The Valencia–Sant Vicenç de Calders railway, also known as the Valencia–Tarragona railway, is a railway line in Spain, beginning at Valencia Nord and ending at Sant Vicenç de Calders.

==Route==
The line links Valencia to Tarragona and onward to Barcelona, following the Mediterranean coast and serving major cities and towns along the coast including Sagunto, Castellón de la Plana, Tortosa and Tarragona. In January 2018, the Valencia–Castellón section was rebuilt with a third rail to dual gauge at a cost of €355 million, allowing standard gauge AVE high-speed rail services to run from Castellón to Madrid via Valencia. A new built 46·5 km cut-off section between Camp de Tarragona and Vandellòs bypassing the last remaining section of single track on the Mediterranean corridor west of Tarragona, started commercial services on January 13, 2020. The new section leads to a triangular junction with the Madrid–Barcelona high-speed rail line just west of Camp de Tarragona station.

==Services==
Along with aforementioned AVE services, the high speed Euromed service connects the city of Barcelona to the city of Valencia in 2 hours and 35 minutes, running at speeds up to 220 km/h.
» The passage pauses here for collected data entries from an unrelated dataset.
==> config.mk <==
export PLATFORM = sky130hd
export DESIGN_NAME = bist_seq_tracker
export DESIGN_NICKNAME = d
export VERILOG_FILES = /design/src/rtl/bist_chk_pkg.sv /design/src/rtl/bist_seq_tracker.sv
export SDC_FILE = /design/constraint.sdc
export NUM_CORES = 1
export LEC_CHECK = 0
export BUFFER_PORTS_ARGS = -buffer_cell sky130_fd_sc_hd__buf_2
export CORE_ASPECT_RATIO = 0.8
export CORE_UTILIZATION = 50
export DETAILED_ROUTE_END_ITERATION = 10
export PLACE_DENSITY_LB_ADDON = 0.15
export SYNTH_ARGS = -nofsm -noshare
export SYNTH_HDL_FRONTEND = slang
export SYNTH_SLANG_ARGS = --single-unit
==> constraint.sdc <==
create_clock -name clk -period 1.92 [get_ports clk]
set_clock_uncertainty 0.2 [all_clocks]
set_input_delay 0.096 -clock clk [delete_from_list [all_inputs] [get_ports clk]]
set_output_delay 0.096 -clock clk [all_outputs]
set_load 0.01 [all_outputs]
Some services continue to Alicante in Valencian Community and to Figueres in Catalonia. Regional and Intercity Barcelona–Valencia services also operate in the line. In addition Cercanías Valencia commuter rail services operate to Castellón and Rodalies de Catalunya regional services operate in Catalonia. A high speed medium distance Avant service from Tortosa to Barcelona-Sants, calling at L'Aldea, L'Hospitalet de l'Infant, Cambrils and Camp de Tarragona was introduced in February 2020.